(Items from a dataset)
*** Block opens ***

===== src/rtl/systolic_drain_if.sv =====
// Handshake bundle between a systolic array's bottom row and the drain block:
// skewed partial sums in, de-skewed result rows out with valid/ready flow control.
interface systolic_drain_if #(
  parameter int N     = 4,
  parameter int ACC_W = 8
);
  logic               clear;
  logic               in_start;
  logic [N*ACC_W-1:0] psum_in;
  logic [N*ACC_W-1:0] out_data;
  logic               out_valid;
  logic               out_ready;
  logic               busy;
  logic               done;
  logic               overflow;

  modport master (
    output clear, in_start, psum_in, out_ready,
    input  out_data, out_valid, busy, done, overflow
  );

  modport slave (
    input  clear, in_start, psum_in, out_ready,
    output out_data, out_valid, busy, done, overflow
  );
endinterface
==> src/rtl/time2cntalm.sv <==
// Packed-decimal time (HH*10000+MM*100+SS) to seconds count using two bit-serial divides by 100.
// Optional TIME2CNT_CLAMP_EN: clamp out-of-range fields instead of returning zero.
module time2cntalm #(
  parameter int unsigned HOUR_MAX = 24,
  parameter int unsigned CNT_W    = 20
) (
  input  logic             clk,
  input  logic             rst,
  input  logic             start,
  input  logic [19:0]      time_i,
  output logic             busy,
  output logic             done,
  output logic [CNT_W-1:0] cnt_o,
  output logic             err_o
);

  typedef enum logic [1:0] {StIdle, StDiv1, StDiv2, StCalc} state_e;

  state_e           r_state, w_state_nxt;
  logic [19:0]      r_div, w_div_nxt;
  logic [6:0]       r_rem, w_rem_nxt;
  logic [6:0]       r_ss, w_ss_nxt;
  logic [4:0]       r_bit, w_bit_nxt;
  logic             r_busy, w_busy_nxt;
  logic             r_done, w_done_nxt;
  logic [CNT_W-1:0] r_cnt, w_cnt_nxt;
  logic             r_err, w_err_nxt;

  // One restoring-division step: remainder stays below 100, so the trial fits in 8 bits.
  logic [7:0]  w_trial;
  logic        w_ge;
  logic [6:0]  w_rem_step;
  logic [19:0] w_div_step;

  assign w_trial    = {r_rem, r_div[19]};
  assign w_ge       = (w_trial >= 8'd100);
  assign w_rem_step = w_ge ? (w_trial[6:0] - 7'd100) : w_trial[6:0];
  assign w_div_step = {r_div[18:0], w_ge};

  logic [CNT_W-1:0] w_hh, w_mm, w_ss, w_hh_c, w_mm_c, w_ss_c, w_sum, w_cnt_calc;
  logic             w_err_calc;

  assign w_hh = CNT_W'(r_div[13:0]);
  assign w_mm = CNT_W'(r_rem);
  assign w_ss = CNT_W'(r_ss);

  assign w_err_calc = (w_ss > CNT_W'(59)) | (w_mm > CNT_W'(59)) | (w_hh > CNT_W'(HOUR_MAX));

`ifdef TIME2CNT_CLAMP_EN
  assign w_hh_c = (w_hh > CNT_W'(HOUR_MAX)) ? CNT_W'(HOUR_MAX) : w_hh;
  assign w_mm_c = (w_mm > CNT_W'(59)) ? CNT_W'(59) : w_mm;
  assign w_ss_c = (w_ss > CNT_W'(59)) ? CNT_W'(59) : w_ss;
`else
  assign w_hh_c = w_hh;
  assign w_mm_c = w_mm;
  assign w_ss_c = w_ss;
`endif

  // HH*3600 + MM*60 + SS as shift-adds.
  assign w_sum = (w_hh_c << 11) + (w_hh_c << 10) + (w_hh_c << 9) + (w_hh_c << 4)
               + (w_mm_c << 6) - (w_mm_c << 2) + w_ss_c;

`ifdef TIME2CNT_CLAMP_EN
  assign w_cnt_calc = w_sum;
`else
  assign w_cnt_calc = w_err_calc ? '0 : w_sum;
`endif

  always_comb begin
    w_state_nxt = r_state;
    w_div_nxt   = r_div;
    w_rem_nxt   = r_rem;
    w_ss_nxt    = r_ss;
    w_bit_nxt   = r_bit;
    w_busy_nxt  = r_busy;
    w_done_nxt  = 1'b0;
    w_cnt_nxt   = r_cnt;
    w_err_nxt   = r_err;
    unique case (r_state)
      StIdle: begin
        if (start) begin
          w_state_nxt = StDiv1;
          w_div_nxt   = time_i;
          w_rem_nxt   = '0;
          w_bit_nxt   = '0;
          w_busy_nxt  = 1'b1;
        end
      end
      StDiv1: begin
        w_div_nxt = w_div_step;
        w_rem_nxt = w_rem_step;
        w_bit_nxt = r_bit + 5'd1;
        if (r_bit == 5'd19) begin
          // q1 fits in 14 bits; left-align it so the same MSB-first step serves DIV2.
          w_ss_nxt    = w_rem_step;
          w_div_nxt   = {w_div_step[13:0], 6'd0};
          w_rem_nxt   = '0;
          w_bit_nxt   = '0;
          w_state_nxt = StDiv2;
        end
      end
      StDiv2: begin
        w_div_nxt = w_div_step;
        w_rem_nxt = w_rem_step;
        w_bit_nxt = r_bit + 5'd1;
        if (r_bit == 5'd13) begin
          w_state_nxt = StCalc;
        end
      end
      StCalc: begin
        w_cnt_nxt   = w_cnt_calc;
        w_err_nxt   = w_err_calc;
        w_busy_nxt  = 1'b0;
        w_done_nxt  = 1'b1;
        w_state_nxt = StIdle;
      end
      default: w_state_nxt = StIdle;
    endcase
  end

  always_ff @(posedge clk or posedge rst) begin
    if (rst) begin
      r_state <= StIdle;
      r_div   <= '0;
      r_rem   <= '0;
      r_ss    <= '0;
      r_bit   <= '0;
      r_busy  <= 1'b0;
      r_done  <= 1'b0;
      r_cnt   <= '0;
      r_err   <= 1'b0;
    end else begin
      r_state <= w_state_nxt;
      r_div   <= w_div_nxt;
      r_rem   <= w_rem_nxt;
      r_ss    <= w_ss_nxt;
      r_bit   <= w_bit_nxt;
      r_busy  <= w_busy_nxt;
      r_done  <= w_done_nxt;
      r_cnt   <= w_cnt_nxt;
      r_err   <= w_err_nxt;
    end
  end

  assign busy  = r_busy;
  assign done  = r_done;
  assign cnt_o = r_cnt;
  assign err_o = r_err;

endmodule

*** Block closes ***

Filter the records above for the string "output" and copy each matching line.

RESULT FOR THIS TASK:
    output clear, in_start, psum_in, out_ready,
    output out_data, out_valid, busy, done, overflow
  output logic             busy,
  output logic             done,
  output logic [CNT_W-1:0] cnt_o,
  output logic             err_o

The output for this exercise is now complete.